Tuesday, April 24, 2018

Looking Ahead

Haven't caught a cold in three years and BOOM! Friday night hit me with one that ate up the next three days. No writing, no drawing, and some pretty weird ideas of how sickness worked.

Like I told my friend, Joe, I actually mentally put my cold symptoms on Photoshop layers and felt frustration when I couldn't delete them. Before you think I'm dangerously close to thinking myself weird or quirky, this isn't the first time cold + obsession = impossible invention. I used to play this game called Puzzle Quest until my dreams became disturbingly occupied with rows of colorful gems and skulls. Colds tend to form these pockets of yearning for all of the things I physically can't do.

In any case, pre cold, I started running a blog draft of my illustration process. It's basically just a run through of what each layer entails rather than what tools I used. I plan to publish that sometime in the next couple weeks. It uses the design of my upcoming cover so I'm trying to get it close to that book's release.

I wrote down a rough idea of when I want to release the books and the last of them is scheduled to be released on July 11 (my 37th birthday). So yeah, they're coming quick, but with things piling up the way they are, I don't want to neglect my first series when I get caught up in newer ideas. The UnQuadrilogy continues and there's also the DreamPunk Chronicles and Piscine that are queued up. I've played with the idea of doing some prequels of my first series, visiting an event in the distant past and one that occurs in one of the time periods between trilogies.

When I could keep my eyes open long enough over the weekend, I did read some writing articles and I'm getting the impression that none of them are actually offering any new insight. It's just the same top posters trying to make more bank on redundant platitudes. From the more passive but motivational 'your time will come' to the aggressive guarantees that ' I can make you a top poster.'

Only pinching a small fortune writing redundant articles isn't where I want to place my focus. I wouldn't say that my path is better, but it's certainly better for me. If you read between the lines on these articles, you start to gather that these people went into bankruptcy, lived with family with no job, spending every waking moment building an audience. Yeah, I'm actually in a position where this is possible, but playing the self-help guru has always been a quick side venture, not my entire focus. Also, it's not feasible advice for most people and it's incredibly niche-y, the exception not the rule. In my eyes, advice aimed at a general audience should be something they can tailor to their needs, not be a treasure map that might've been looted dry before they get there.
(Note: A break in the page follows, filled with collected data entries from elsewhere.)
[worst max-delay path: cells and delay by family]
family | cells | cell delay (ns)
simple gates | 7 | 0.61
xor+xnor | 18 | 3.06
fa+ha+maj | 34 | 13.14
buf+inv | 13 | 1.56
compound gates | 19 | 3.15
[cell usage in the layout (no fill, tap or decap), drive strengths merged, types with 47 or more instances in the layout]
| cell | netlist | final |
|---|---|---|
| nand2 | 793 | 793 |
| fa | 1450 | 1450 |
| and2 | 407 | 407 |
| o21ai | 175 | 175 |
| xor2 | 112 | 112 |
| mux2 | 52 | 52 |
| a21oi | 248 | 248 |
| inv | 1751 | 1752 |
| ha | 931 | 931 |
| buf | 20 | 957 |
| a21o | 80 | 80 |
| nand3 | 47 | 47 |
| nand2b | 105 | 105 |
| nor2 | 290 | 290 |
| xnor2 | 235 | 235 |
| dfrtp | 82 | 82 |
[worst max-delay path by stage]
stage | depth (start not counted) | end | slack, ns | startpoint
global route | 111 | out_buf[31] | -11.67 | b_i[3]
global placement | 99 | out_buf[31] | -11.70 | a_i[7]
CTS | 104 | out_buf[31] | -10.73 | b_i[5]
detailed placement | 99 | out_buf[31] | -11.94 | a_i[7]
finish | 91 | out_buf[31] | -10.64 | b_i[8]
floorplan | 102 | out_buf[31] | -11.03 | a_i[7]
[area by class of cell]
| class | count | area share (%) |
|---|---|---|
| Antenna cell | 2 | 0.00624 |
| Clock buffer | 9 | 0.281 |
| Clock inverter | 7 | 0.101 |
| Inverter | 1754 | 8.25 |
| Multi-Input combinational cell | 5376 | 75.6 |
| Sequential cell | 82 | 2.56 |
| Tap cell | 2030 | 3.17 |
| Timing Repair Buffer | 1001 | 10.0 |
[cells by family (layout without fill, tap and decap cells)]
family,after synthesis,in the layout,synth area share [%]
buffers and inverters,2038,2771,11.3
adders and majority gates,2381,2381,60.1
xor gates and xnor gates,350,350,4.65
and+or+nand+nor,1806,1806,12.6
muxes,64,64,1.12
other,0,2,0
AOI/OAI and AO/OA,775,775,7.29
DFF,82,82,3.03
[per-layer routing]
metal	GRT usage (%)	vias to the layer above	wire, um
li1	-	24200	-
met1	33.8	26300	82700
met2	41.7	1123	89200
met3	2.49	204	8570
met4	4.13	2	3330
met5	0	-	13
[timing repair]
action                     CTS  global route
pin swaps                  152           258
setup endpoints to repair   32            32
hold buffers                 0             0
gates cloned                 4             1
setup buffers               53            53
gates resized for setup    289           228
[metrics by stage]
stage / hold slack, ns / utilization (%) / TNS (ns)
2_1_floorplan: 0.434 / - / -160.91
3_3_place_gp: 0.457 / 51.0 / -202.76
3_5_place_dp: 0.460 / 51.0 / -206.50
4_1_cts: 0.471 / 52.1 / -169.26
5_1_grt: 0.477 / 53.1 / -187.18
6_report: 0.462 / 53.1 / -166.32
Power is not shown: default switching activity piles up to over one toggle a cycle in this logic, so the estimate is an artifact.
## config.mk

```make
export PLATFORM = sky130hd
export DESIGN_NAME = dds_sd_dac_flat
export DESIGN_NICKNAME = d
export VERILOG_FILES = /design/src/rtl/dds_sd_dac_if.sv /design/src/rtl/dds_sd_dac.sv /design/src/flat_wrapper.sv
export SDC_FILE = /design/constraint.sdc
export NUM_CORES = 1
export LEC_CHECK = 0
export ABC_CLOCK_PERIOD_IN_PS = 5010
export CORE_MARGIN = 3
export CORE_UTILIZATION = 40
export CTS_BUF_LIST = sky130_fd_sc_hd__clkbuf_16
export CTS_CLUSTER_SIZE = 40
export DETAILED_ROUTE_END_ITERATION = 8
export SKIP_CTS_REPAIR_TIMING = 1
export SLEW_MARGIN = 20
export SYNTH_ARGS = -nofsm -noshare
export SYNTH_HDL_FRONTEND = slang
export SYNTH_SLANG_ARGS = --single-unit
```

## constraint.sdc

```tcl
create_clock -name clk -period 5.01 [get_ports clk]
set_input_delay 1.002 -clock clk [delete_from_list [all_inputs] [get_ports clk]]
set_output_delay 1.002 -clock clk [all_outputs]
set_load 0.005 [all_outputs]
```
==> config.mk <==
export PLATFORM = sky130hd
export DESIGN_NAME = ahblite_slave_mux
export DESIGN_NICKNAME = d
export VERILOG_FILES = /design/src/rtl/ahb_pkg.sv /design/src/rtl/ahblite_default_slave.sv /design/src/rtl/ahblite_slave_mux.sv
export SDC_FILE = /design/constraint.sdc
export NUM_CORES = 1
export LEC_CHECK = 0
export CORE_AREA = 5 5 106 108
export CTS_CLUSTER_SIZE = 30
export DETAILED_ROUTE_END_ITERATION = 10
export DIE_AREA = 0 0 111 113
export PLACE_DENSITY = 0.74
export SKIP_CTS_REPAIR_TIMING = 1
export SYNTH_ARGS = -nofsm -noshare
export SYNTH_HDL_FRONTEND = slang
export SYNTH_SLANG_ARGS = --single-unit
==> constraint.sdc <==
create_clock -name HCLK -period 1.22 [get_ports HCLK]
set_input_delay 0.183 -clock HCLK [delete_from_list [all_inputs] [get_ports HCLK]]
set_output_delay 0.183 -clock HCLK [all_outputs]
set_load 0.05 [all_outputs]
==> src/rtl/ahb_pkg.sv <==
// Shared AHB-Lite encodings and the default-slave state type.
package ahb_pkg;

    localparam int PORT_NUM_DEF = 7;

    localparam logic [1:0] HTRANS_IDLE   = 2'b00;
    localparam logic [1:0] HTRANS_BUSY   = 2'b01;
    localparam logic [1:0] HTRANS_NONSEQ = 2'b10;
    localparam logic [1:0] HTRANS_SEQ    = 2'b11;

    localparam logic HRESP_OKAY  = 1'b0;
    localparam logic HRESP_ERROR = 1'b1;

    typedef enum logic [1:0] {
        DS_IDLE = 2'd0,
        DS_ERR1 = 2'd1,
        DS_ERR2 = 2'd2
    } def_state_e;

endpackage

==> src/rtl/ahblite_default_slave.sv <==
// Default slave: answers unmapped NONSEQ/SEQ transfers with the two-cycle ERROR response.
// ERR1 stalls the bus with HRESP=ERROR, ERR2 completes it; a new unmapped access in ERR2 restarts ERR1.
module ahblite_default_slave
    import ahb_pkg::*;
(
    input  logic       HCLK,
    input  logic       HRESET,
    input  logic       HREADY,
    input  logic       HSEL,
    input  logic [1:0] HTRANS,
    output logic       HREADYOUT,
    output logic       HRESP
);

    def_state_e state_q, state_d;
    logic       start;
    logic       unused_htrans0;

    assign unused_htrans0 = HTRANS[0];
    assign start          = HREADY & HSEL & HTRANS[1];

    always_ff @(posedge HCLK or posedge HRESET) begin
        if (HRESET) begin
            state_q <= DS_IDLE;
        end else begin
            state_q <= state_d;
        end
    end

    always_comb begin
        state_d   = state_q;
        HREADYOUT = 1'b1;
        HRESP     = HRESP_OKAY;
        case (state_q)
            DS_IDLE: begin
                if (start) begin
                    state_d = DS_ERR1;
                end
            end
            DS_ERR1: begin
                HREADYOUT = 1'b0;
                HRESP     = HRESP_ERROR;
                state_d   = DS_ERR2;
            end
            DS_ERR2: begin
                HRESP   = HRESP_ERROR;
                state_d = start ? DS_ERR1 : DS_IDLE;
            end
            default: begin
                state_d = DS_IDLE;
            end
        endcase
    end

endmodule

==> src/rtl/ahblite_slave_mux.sv <==
// AHB-Lite data-phase response mux: latches the decoded select while HREADY is high
// and steers the chosen slave's (or the built-in default slave's) response to the master.
module ahblite_slave_mux
    import ahb_pkg::*;
#(
    parameter int             PORT_NUM  = PORT_NUM_DEF,
    parameter int             DW        = 32,
    parameter logic [DW-1:0]  ERR_RDATA = '0
) (
    input  logic                   HCLK,
    input  logic                   HRESET,
    input  logic                   HREADY,
    input  logic [1:0]             HTRANS,
    input  logic [PORT_NUM-1:0]    P_HSEL,
    input  logic [PORT_NUM-1:0]    P_HREADYOUT,
    input  logic [PORT_NUM-1:0]    P_HRESP,
    input  logic [PORT_NUM*DW-1:0] P_HRDATA,
    output logic                   HREADY_OUT,
    output logic                   HRESP,
    output logic [DW-1:0]          HRDATA
);

    localparam logic [PORT_NUM-1:0] ONE = {{(PORT_NUM-1){1'b0}}, 1'b1};

    logic [PORT_NUM:0]   sel_q, sel_d;
    logic [PORT_NUM-1:0] hsel_oh;
    logic                def_sel;
    logic                def_hreadyout;
    logic                def_hresp;
    logic                unused_htrans0;

    assign unused_htrans0 = HTRANS[0];
    assign def_sel        = (P_HSEL == '0);
    // x & -x keeps only the lowest set bit, so the lowest-numbered port wins.
    assign hsel_oh        = P_HSEL & (~P_HSEL + ONE);

    always_comb begin
        sel_d = sel_q;
        if (HREADY) begin
            sel_d = {def_sel & HTRANS[1], hsel_oh};
        end
    end

    always_ff @(posedge HCLK or posedge HRESET) begin
        if (HRESET) begin
            sel_q <= '0;
        end else begin
            sel_q <= sel_d;
        end
    end

    ahblite_default_slave u_default_slave (
        .HCLK      (HCLK),
        .HRESET    (HRESET),
        .HREADY    (HREADY),
        .HSEL      (def_sel),
        .HTRANS    (HTRANS),
        .HREADYOUT (def_hreadyout),
        .HRESP     (def_hresp)
    );

    // AND-OR mux; an all-zero sel_q (no data phase) yields a ready OKAY with zero data.
    always_comb begin
        HREADY_OUT = ~(|sel_q) | (sel_q[PORT_NUM] & def_hreadyout);
        HRESP      = sel_q[PORT_NUM] & def_hresp;
        HRDATA     = {DW{sel_q[PORT_NUM]}} & ERR_RDATA;
        for (int i = 0; i < PORT_NUM; i++) begin
            HREADY_OUT = HREADY_OUT | (sel_q[i] & P_HREADYOUT[i]);
            HRESP      = HRESP | (sel_q[i] & P_HRESP[i]);
            HRDATA     = HRDATA | ({DW{sel_q[i]}} & P_HRDATA[i*DW +: DW]);
        end
    end

endmodule

==> flow_summary.toml, run 1 <==
[critical_path]
crit_fanout = 8
slowest_stage = "a222oi_1"
worstPathCellList = "buf_12, a222oi_1, buf_4, nand3_4, buf_12"
startpoint_type = "flip-flop"
crit_type = "flip-flop to output port"
endpoint_kind = "output port"
cp.required_ns = 1.04
worstPathArrival_ns = 1.75
crit_top_cell = "buf_12"
slowest_delay_ns = 0.50

[cells_and_area]
drive_above_1_share_pct = 27.3
nNetsFinal = 789
synthToLayoutAreaGrowth_pct = 246
design_area_um2 = 5790
fill_cells = 852

[timing]
worst_slew_pin_slew_ns = 0.485
maxSlewHeadroom_pct = 67.7
max_freq_ghz = 0.516
worst_slack_ns = -0.717
hold_violations = 0
timing.final.crit_period_ns = 1.94
fin_skew_ns = 0.00172
rsz0062_at_grt = "true"
finalSetupViolCount = 35
slew_violations = 0
finalCritPeriodShare_pct = 159

[die]
num_io_pins = 284
core_area_um2 = 10100
die-area_um2 = 12500
die_w_um = 111
die_h_um = 113
row_count = 37
start_util_pct = 16.5

[clock_tree]
cts_tree = "yes"
cts_made_buffers = 3
cts_root_buf = "clkbuf_8"
cts_sinks = 10
cts_buffer_depth = 2
clk_latency_ns = 0.23
htree_levels = 1
path_clk_slew_ns = 0.05

[grt]
grt_pass1_wl_mm = 21.9
grt_usage_pct = 22.0
antenna_found_initial = 2
grt_pass1_vias = 3749
grt_max_degree = 24
grt_overflow = 0

[placement]
hpwl_mm = 12.6
pre_cts_ws_ns = -0.720
place_area_um2 = 5610
gp_congestion = 0.968
port_buffers = 282

[synthesis]
synth-xor-area-share_pct = 0
synth_compound_area_share_pct = 55.5
synth_nets = 472
synth_warnings = 0
ys_seq_area_share_pct = 15.0
synth.area.mux_share_pct = 1.87
async_flop_share_pct = 100
synth-seq-cells = 10
synth_top_family_by_area = "compound AO/OA/AOI/OAI gates"
synth-simple-area-share_pct = 15.9
synth_adder_area_share_pct = 3.00
syn_area_per_cell_um2 = 7.66
netlist_area_um2 = 1670
syn-instance-count = 218
synth_flop_cell = "dfrtp_1"
synth-edff-count = 0
yosysUniqueCellTypes = 25

[hold_path]
min_path_type = "input pin to async pin"

[drt]
drt_wl_total_mm = 15.0
dr.pass1.iters = 8
vias = 3470
first_iter_violations = 448
postRouteAntennaNets = 0
wl_per_cell_um = 22.4
route.detailed.drc = 0
avgViaCountPerCell = 5.17

[status]
status = "complete, but fails checks"
violations = "negative setup slack"

[power]
pwr_density_cell_nw_per_um2 = 670
p_leak_nw = 2.35
max-vdd-ir-drop_v = 0.000347
fin_total_pwr_mw = 3.87

[run]
drv_cap = 0
## synth_stat cells, types with 3 or more instances
master | count | area, um^2
a22oi_1 | 70 | 526
inv_1 | 10 | 37.5
nand3_1 | 33 | 165
dfrtp_1 | 10 | 250
nand3b_1 | 3 | 22.5
clkbuf_1 | 28 | 105
nand2_1 | 5 | 18.8
ha_1 | 4 | 50.1
o21ai_0 | 3 | 15.0
a222oi_1 | 32 | 320
## worst paths after layout
kind | to | startpoint | slack [ns] | cells after the start
max in group asynchronous | sel_q[2] | HRESET | 0.67 | 2
min | u_default_slave.state_q[0] | HRESET | 0.25 | 2
min reg2reg | sel_q[2] | sel_q[2] | 0.60 | 2
max reg2reg | sel_q[4] | sel_q[4] | 0.06 | 4
min in group HCLK | sel_q[2] | P_HSEL[1] | 0.27 | 3
max | HRDATA[10] | sel_q[3] | -0.72 | 5
## worst max-delay path, delay by kind of cell (launching register included)
kind / cells / cell delay [ns]
and+or+nand+nor: 1 / 0.09
buffers and inverters: 3 / 0.53
AOI/OAI and AO/OA: 1 / 0.50
DFF: 1 / 0.40
## placed cells by master, fill, tap and decap left out, types with 4 or more instances in the layout
master,instances
buf_12,44
dlymetal6s2s_1,4
ha_1,4
a22oi_2,5
clkdlybuf4s50_1,241
nand3_4,5
buf_4,44
inv_1,9
dfrtp_1,9
buf_6,6
nand2_1,5
a22oi_1,65
clkbuf_8,4
a222oi_1,32
nand3_2,27
## report_power, final
part	internal (mW)	leakage (nW)	total, mW	switching (mW)
Clock	0.284	0.0288	0.412	0.129
Sequential	0.355	0.134	0.379	0.0237
Combinational	1.74	2.19	3.08	1.34
Total	2.38	2.35	3.87	1.49
## layout make-up
| cell class | instances | area (um^2) | area share [%] |
|---|---|---|---|
| Clock buffer | 4 | 55.1 | 0.951 |
| Tap cell | 136 | 170 | 2.94 |
| Multi-Input combinational cell | 169 | 1520 | 26.2 |
| Inverter | 10 | 37.5 | 0.649 |
| Antenna cell | 1 | 2.50 | 0.0432 |
| Timing Repair Buffer | 341 | 3750 | 64.8 |
| Sequential cell | 10 | 251 | 4.35 |
## per-layer routing
metal,share of wire (%),track usage (%),wire [um],vias up
met2,53,40.7,7950,216
met4,1.6,4.68,235,2
li1,-,-,-,1596
met1,36,25.3,5460,1638
met3,9.0,5.99,1360,18
met5,0.047,0,7,-
## registers in the layout (all words and copies together), names as in the netlist
| register | count |
|---|---|
| sel_q | 8 |
| u_default_slave.state_q | 2 |
## cells by family (layout without fill, tap and decap cells)
| logic type | count (synthesis) | after routing |
|---|---|---|
| flip-flops | 10 | 10 |
| AND/OR/NAND/NOR | 49 | 49 |
| multiplexers | 3 | 3 |
| adder cells (fa/ha/maj) | 4 | 4 |
| buffers and inverters | 39 | 355 |
| other | 0 | 1 |
| AO/OA/AOI/OAI | 113 | 113 |
## per-stage QoR
step / TNS, ns / utilization (%) / instances / hold WS, ns
finish: -19.82 / 57.1 / 671 / 0.246
floorplan: -8.33 / - / 218 / 0.0232
detailed placement: -14.76 / 55.3 / 660 / 0.494
global placement: -14.10 / 55.3 / 660 / 0.486
global route: -22.18 / 57.1 / 670 / 0.286
CTS: -21.37 / 55.9 / 664 / 0.250
Note: power is estimated with default switching activity, not from simulation.
==> inputs of run 2 (changes only) <==
--- a/config.mk
+++ b/config.mk
@@ -5,12 +5,13 @@
 export SDC_FILE = /design/constraint.sdc
 export NUM_CORES = 1
 export LEC_CHECK = 0
-export CORE_AREA = 5 5 106 108
+export CORE_AREA = 5 5 108 110
 export CTS_CLUSTER_SIZE = 30
 export DETAILED_ROUTE_END_ITERATION = 10
-export DIE_AREA = 0 0 111 113
-export PLACE_DENSITY = 0.74
+export DIE_AREA = 0 0 113 115
+export PLACE_DENSITY = 0.73
 export SKIP_CTS_REPAIR_TIMING = 1
 export SYNTH_ARGS = -nofsm -noshare
 export SYNTH_HDL_FRONTEND = slang
+export SYNTH_HIERARCHICAL = 1
 export SYNTH_SLANG_ARGS = --single-unit
==> flow_summary.toml, run 2 <==
[synthesis]
syn-instance-count = 224
synth_top_area_share_pct = 29.0
ys_top_cells_by_count = "a22oi_1, nand3_1, a222oi_1"
synth-edff-count = 0
ys_seq_area_share_pct = 13.8
yosysUniqueCellTypes = 26
synth_warnings = 6
post-synth-top-count-cell = "a22oi_1"
synth_nets = 479
synth_top_area_cell = "a22oi_1"
synth-seq-cells = 10
syn_area_per_cell_um2 = 8.08
async_flop_share_pct = 100
synth_flop_cell = "dfrtp_1"
synth_area_leaders = "a22oi_1, a222oi_1, dfrtp_1, nand3_1, buf_6"
netlist_area_um2 = 1810

[run]
drv_cap = 0

[critical_path]
crit_type = "flip-flop to output port"
endpoint_kind = "output port"
worstPathArrival_ns = 1.64
crit_fanout = 12
cp.required_ns = 1.04
regToRegEndpoint = "u_default_slave/state_q[0]"
ff2ff_path_depth = 6
reg2reg_slack_ns = 0.04
rr_startpoint = "u_default_slave/state_q[0]"
startpoint_type = "flip-flop"

[die]
row_count = 38
die_w_um = 113
num_io_pins = 284
die_h_um = 115
die-area_um2 = 13000
start_util_pct = 17.1
core_area_um2 = 10600

[cells_and_area]
top_register = "sel_q"
largest_register_ffs = 8
final_common_cell = "clkdlybuf4s50_1"
num_antenna_cells = 0
reg_top3 = "sel_q x8, u_default_slave/state_q x2"
multi_input_area_um2 = 1520
nNetsFinal = 786
synthToLayoutAreaGrowth_pct = 216
ff_latch_area_um2 = 254
drive_above_1_share_pct = 27.0
design_area_um2 = 5720
layout_common_cells = "clkdlybuf4s50_1, a22oi_1, buf_12"
fin_util_pct = 53.9
fill_cells = 934

[hold_path]
min_path_type = "input pin to async pin"

[grt]
grt_max_degree = 20
antenna_found_initial = 0
grt_pass1_vias = 3726
grt_pass1_wl_mm = 19.4
grt_overflow = 0
grt_usage_pct = 18.8

[placement]
place_area_um2 = 5500
pre_cts_ws_ns = -0.646
port_buffers = 282
gp_congestion = 0.983
hpwl_mm = 11.1

[drt]
dr.pass1.iters = 5
vias = 3456
wl_per_cell_um = 20.3
route.detailed.drc = 0
first_iter_violations = 328
postRouteAntennaNets = 0
drt_wl_total_mm = 13.6
avgViaCountPerCell = 5.16

[power]
internal_power_mw = 2.38
switching_share_pct = 38.7
power_switching_mw = 1.50
fin_total_pwr_mw = 3.88
p_leak_nw = 2.30
pwr_density_cell_nw_per_um2 = 679
max-vdd-ir-drop_v = 0.000420
seqPwrFrac_pct = 9.9
clkPwrFrac_pct = 10.8
combPwrFrac_pct = 79.3

[timing]
worst_slack_ns = -0.600
timing.final.crit_period_ns = 1.82
worst_slew_pin_slew_ns = 0.432
max_freq_ghz = 0.549
finalSetupViolCount = 34
slew_violations = 0
setup_tns_ns = -17.36
rsz0062_at_grt = "true"
hold_violations = 0
finalCritPeriodShare_pct = 149
maxSlewHeadroom_pct = 71.2
fin_skew_ns = 0.0000170

[clock_tree]
cts_root_buf = "clkbuf_8"
cts_sinks = 10
clk_latency_ns = 0.24
cts_made_buffers = 3
cts_buffer_depth = 2
path_clk_slew_ns = 0.05
htree_levels = 1
cts_tree = "yes"

[status]
status = "complete, but fails checks"
violations = "negative setup slack"
[run 2: kinds of logic after synthesis]
family	after synthesis	synth area share, %
compound gates	113	51.5
simple gates	51	15.5
buf+inv	43	14.3
flops	10	13.8
fa+ha+maj	5	3.46
mux	2	1.45
[run 2: area by class of cell]
| cell class | instances | share of cell area [%] |
|---|---|---|
| repair buffers | 331 | 64.0 |
| multi-input cells | 171 | 26.6 |
| flip-flops and latches | 10 | 4.44 |
| well taps | 140 | 3.06 |
| clock buffers | 4 | 0.963 |
| inverters | 14 | 0.919 |
[run 2: worst max path at each step]
stage	startpoint	endpoint	slack [ns]	depth (start not counted)
2_1_floorplan	u_default_slave/state_q[0]	HRESP	-0.32	4
3_3_place_gp	P_HSEL[3]	u_default_slave/state_q[0]	-0.58	8
3_5_place_dp	P_HSEL[3]	u_default_slave/state_q[0]	-0.65	8
4_1_cts	sel_q[3]	HREADY_OUT	-0.64	5
5_1_grt	sel_q[4]	HRDATA[27]	-0.65	4
6_report	sel_q[3]	HREADY_OUT	-0.60	5
[run 2: critical path: stages (launching register included)]
cell	delay, ns
dfrtp_2	0.43
buf_6	0.17
a22o_1	0.22
a221oi_2	0.19
nand4_1	0.19
buf_12	0.20
[run 2: power groups by stage]
stage | clock network, mW | logic, mW | registers [mW]
floorplan | 0 | 1.14 | 0.377
global placement | 0 | 2.97 | 0.383
detailed placement | 0 | 3.00 | 0.384
CTS | 0.434 | 3.01 | 0.379
global route | 0.445 | 3.21 | 0.389
finish | 0.420 | 3.07 | 0.385
[run 2: per-layer routing]
metal	GRT usage (%)	part of all wire (%)	vias up
met4	5.13	1.4	0
li1	-	-	1584
met1	20.8	36	1610
met5	0	0	-
met2	35.6	52	245
met3	4.53	10	17
[run 2: through the flow]
stage          cells  hold slack [ns]
2_1_floorplan    224          -0.0758
3_5_place_dp     662            0.390
5_1_grt          670            0.144
4_1_cts          666            0.121
6_report         670            0.124
3_3_place_gp     662            0.375
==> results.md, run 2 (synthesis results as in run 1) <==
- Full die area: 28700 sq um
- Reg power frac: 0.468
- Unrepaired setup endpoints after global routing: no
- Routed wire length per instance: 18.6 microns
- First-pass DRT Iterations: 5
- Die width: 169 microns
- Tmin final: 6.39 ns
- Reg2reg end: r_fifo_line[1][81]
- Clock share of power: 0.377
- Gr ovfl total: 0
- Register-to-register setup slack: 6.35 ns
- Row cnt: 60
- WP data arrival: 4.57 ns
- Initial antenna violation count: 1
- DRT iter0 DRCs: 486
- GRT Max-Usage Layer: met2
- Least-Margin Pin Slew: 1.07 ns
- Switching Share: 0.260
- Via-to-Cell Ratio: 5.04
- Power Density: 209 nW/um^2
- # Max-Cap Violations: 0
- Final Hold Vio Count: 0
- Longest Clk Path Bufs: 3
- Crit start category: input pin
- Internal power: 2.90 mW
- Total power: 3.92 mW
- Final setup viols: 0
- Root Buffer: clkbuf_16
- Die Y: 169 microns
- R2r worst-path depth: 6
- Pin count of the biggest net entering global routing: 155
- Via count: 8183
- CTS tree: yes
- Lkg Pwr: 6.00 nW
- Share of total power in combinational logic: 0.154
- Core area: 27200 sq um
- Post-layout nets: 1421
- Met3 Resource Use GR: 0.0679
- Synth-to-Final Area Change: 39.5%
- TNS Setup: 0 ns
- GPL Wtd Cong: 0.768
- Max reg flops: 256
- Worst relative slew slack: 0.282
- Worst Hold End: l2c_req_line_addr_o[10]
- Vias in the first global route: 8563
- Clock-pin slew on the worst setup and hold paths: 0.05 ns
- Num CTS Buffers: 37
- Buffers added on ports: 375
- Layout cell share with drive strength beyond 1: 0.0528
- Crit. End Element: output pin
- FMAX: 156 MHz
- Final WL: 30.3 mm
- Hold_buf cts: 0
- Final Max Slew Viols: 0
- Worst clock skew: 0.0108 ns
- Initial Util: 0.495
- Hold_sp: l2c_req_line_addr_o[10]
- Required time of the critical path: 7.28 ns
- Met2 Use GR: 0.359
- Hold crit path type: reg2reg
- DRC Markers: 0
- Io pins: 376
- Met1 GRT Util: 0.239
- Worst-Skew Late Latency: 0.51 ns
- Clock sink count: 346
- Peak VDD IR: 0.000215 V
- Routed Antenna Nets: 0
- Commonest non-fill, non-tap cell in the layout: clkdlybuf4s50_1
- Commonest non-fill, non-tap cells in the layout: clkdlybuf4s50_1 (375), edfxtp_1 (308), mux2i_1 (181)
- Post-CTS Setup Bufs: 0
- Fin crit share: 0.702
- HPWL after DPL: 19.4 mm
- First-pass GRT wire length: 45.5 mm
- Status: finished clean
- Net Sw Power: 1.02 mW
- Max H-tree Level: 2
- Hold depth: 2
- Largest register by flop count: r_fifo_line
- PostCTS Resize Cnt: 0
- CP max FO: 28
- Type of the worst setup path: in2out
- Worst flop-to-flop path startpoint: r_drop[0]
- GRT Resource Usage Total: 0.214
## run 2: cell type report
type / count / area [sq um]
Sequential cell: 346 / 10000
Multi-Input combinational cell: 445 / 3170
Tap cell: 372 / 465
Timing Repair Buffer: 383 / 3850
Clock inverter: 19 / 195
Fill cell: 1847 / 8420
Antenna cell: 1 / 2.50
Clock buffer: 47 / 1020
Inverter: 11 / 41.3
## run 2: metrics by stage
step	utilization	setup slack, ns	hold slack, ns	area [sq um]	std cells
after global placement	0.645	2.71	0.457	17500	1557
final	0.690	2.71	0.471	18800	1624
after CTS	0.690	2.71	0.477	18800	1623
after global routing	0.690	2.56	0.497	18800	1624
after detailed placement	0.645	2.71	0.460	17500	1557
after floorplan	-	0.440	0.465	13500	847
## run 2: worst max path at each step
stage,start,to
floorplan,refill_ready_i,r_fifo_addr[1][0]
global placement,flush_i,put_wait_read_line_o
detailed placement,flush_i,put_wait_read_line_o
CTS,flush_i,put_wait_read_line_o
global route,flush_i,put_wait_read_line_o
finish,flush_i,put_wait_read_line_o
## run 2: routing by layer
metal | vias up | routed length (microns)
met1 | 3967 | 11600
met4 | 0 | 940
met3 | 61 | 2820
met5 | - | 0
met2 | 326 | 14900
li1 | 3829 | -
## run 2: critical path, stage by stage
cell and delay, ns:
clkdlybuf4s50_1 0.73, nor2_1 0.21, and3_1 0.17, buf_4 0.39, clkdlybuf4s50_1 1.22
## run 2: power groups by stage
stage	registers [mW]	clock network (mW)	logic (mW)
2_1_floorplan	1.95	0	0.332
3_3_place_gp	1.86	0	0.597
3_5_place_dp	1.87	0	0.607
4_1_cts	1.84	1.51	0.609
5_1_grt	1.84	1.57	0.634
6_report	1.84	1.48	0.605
I love writing fantasy. I love building characters, letting them grow organically, exploring the world around and inside of them. It's a process that's calming like sitting in a bay window on a rainy spring day, opened just a crack to let in the smells of cut grass, new flowers, and thirsty soil. If I'm going to hunker down in front of a computer to escape into creation, it should be a place that I want to share beyond a mundane weather report. I labor to tell a story that can activate your senses and emotions and curiosity.

No matter what genre you write, it's something you feel passionate about. I tinker with non-fiction even, the idea of writing a book that can teach you why you 'can't' draw and how to change that. I have been through a great deal of drawing books in my life but all of them assume you are unwavering in motivation and laser-focused. If you know me, I'm about as focused as a laser in a room full of mirrors. There are approaches to drawing that I believe have become lost on a lot of people as they grow older and I feel like I am uniquely attuned to that, that I can teach the unteachable.

That would be another thing. Although it does take research to make a cohesive article, most of my ideas benefit from at least an entire novel. There are so many layers to be carefully considered. I have enjoyed writing short stories here and there, but I feel as if they are clipped in comparison. 

Still a little sick so the effort of typing has worn me out. A sick nap is in order before I attempt to do some long missed cover work. Also, my fish seem displeased with my decorating skills and are currently spraying mouthfuls of gravel at the glass in protest. They've toppled a couple of their rocks that I need to set right...

Keep writing though... Unless you catch sick, then take a break!